For the string "status", count the lines in the records below that contain it. Answer with that number alone.

(Excerpts from a dataset)
▼▼▼
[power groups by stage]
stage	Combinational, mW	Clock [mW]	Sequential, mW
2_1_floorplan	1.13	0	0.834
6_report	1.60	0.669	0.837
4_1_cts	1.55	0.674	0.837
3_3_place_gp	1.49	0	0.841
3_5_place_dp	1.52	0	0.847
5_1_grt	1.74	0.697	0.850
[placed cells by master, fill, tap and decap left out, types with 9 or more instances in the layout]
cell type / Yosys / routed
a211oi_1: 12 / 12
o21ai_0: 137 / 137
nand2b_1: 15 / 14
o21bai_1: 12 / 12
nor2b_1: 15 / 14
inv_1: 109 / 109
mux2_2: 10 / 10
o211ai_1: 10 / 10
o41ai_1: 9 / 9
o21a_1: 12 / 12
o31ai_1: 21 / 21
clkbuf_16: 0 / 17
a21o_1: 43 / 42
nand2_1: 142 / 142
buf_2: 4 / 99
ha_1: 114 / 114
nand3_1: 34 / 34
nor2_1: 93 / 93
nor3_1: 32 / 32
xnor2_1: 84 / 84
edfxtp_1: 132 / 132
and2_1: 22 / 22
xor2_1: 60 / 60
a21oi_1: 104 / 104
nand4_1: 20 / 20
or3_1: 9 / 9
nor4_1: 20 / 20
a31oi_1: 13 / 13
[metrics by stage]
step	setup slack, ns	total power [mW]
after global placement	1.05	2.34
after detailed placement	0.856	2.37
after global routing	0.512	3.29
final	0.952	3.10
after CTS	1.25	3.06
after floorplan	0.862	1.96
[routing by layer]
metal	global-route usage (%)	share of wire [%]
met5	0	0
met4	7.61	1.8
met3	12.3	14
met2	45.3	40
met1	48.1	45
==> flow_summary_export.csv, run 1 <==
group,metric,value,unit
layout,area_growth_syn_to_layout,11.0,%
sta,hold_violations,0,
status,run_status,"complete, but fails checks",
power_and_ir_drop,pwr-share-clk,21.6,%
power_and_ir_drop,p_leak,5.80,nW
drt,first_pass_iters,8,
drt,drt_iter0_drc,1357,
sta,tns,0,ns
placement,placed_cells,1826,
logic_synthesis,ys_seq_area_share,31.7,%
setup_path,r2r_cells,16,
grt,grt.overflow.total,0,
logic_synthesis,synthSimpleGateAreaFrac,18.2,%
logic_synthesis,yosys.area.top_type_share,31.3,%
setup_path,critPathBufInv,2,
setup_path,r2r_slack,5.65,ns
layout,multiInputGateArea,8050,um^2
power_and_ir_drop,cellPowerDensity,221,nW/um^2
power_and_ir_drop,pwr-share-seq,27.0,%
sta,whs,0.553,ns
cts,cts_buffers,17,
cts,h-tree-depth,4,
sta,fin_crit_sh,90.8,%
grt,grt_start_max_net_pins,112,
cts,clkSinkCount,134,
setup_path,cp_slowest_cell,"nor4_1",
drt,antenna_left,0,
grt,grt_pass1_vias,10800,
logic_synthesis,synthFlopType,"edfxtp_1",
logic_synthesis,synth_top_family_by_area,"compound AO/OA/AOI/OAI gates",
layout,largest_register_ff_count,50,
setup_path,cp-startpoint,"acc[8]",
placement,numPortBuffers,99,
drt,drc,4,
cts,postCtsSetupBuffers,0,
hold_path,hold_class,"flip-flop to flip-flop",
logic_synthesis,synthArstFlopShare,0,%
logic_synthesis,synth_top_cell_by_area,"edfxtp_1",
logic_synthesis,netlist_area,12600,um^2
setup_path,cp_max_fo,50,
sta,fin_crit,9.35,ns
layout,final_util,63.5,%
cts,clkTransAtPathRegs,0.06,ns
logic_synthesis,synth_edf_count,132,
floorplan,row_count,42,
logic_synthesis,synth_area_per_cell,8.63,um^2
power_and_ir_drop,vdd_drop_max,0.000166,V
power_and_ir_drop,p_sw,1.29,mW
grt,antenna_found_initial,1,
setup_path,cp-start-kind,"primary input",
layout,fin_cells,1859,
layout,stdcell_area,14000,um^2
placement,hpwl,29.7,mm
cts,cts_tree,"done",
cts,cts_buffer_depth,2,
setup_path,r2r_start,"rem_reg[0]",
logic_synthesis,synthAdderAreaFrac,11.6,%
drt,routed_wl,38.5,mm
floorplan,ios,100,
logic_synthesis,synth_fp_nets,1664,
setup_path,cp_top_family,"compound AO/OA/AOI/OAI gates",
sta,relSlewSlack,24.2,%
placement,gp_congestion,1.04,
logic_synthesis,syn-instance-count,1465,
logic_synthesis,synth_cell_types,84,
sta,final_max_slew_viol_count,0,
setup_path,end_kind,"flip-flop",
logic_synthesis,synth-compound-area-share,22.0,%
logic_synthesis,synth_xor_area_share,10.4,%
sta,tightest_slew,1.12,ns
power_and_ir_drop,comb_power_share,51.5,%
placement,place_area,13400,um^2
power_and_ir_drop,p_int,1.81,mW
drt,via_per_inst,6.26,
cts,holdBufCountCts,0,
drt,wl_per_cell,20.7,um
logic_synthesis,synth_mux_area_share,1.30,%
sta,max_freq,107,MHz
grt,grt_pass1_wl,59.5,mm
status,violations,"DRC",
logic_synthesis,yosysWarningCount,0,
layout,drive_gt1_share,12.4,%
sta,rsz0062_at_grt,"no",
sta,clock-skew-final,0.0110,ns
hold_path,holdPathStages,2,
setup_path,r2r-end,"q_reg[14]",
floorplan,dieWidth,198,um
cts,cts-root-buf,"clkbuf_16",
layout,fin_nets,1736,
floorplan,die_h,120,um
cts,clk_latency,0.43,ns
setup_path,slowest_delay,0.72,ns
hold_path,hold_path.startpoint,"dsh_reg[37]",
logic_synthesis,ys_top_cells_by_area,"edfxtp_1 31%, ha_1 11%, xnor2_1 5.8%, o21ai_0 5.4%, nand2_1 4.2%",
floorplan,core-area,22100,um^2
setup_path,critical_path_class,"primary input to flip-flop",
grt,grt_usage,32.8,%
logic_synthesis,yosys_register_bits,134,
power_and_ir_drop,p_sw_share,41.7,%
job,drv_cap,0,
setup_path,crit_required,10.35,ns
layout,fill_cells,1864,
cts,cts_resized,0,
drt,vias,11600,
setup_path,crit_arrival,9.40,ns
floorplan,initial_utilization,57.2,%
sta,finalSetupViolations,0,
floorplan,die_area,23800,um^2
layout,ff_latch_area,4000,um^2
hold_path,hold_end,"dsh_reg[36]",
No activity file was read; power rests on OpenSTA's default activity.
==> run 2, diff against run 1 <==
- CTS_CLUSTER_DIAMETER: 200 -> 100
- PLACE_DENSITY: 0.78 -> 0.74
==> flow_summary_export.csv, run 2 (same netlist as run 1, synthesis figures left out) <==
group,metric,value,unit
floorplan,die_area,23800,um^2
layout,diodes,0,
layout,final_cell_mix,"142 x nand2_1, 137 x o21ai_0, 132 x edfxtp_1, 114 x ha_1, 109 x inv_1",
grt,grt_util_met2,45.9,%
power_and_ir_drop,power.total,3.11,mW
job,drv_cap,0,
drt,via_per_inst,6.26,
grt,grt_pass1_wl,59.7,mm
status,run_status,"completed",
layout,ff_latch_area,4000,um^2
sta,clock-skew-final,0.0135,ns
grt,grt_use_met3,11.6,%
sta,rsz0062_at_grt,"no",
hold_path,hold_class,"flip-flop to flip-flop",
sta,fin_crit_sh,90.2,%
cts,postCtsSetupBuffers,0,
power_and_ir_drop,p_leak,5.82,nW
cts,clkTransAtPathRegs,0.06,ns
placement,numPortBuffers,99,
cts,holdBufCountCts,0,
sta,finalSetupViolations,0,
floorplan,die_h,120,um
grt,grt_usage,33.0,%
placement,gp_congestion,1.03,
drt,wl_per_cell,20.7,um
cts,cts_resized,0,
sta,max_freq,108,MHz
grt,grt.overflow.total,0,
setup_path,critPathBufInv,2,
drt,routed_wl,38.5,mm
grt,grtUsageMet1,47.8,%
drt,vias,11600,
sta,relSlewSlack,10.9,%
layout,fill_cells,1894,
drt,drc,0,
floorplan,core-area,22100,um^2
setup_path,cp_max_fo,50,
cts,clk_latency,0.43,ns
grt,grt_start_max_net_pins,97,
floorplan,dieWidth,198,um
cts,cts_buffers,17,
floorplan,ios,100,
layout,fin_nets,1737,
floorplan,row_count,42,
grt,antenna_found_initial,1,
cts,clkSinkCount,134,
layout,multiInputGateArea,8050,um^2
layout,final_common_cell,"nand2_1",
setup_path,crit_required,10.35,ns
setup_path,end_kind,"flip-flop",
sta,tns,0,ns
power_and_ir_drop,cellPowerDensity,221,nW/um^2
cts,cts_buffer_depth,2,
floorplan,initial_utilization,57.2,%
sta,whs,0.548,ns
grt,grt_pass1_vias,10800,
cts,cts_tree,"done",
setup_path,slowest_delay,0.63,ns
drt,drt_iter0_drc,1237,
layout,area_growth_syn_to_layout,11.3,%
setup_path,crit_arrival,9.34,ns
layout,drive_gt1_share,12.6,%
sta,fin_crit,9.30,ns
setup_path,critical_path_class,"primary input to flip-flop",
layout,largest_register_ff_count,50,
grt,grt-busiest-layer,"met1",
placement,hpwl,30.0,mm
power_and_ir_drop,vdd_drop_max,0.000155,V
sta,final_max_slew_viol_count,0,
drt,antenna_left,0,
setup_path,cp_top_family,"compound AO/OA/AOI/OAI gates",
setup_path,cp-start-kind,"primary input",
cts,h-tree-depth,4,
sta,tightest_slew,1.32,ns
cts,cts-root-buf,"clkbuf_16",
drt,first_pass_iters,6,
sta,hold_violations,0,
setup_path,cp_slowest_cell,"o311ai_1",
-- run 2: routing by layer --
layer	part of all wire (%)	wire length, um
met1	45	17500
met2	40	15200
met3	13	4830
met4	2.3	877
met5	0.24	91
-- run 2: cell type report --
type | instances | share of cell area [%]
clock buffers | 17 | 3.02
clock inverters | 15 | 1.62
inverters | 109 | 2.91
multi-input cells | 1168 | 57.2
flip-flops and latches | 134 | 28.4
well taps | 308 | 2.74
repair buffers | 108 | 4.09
▲▲▲
» **Solution to the exercise**
3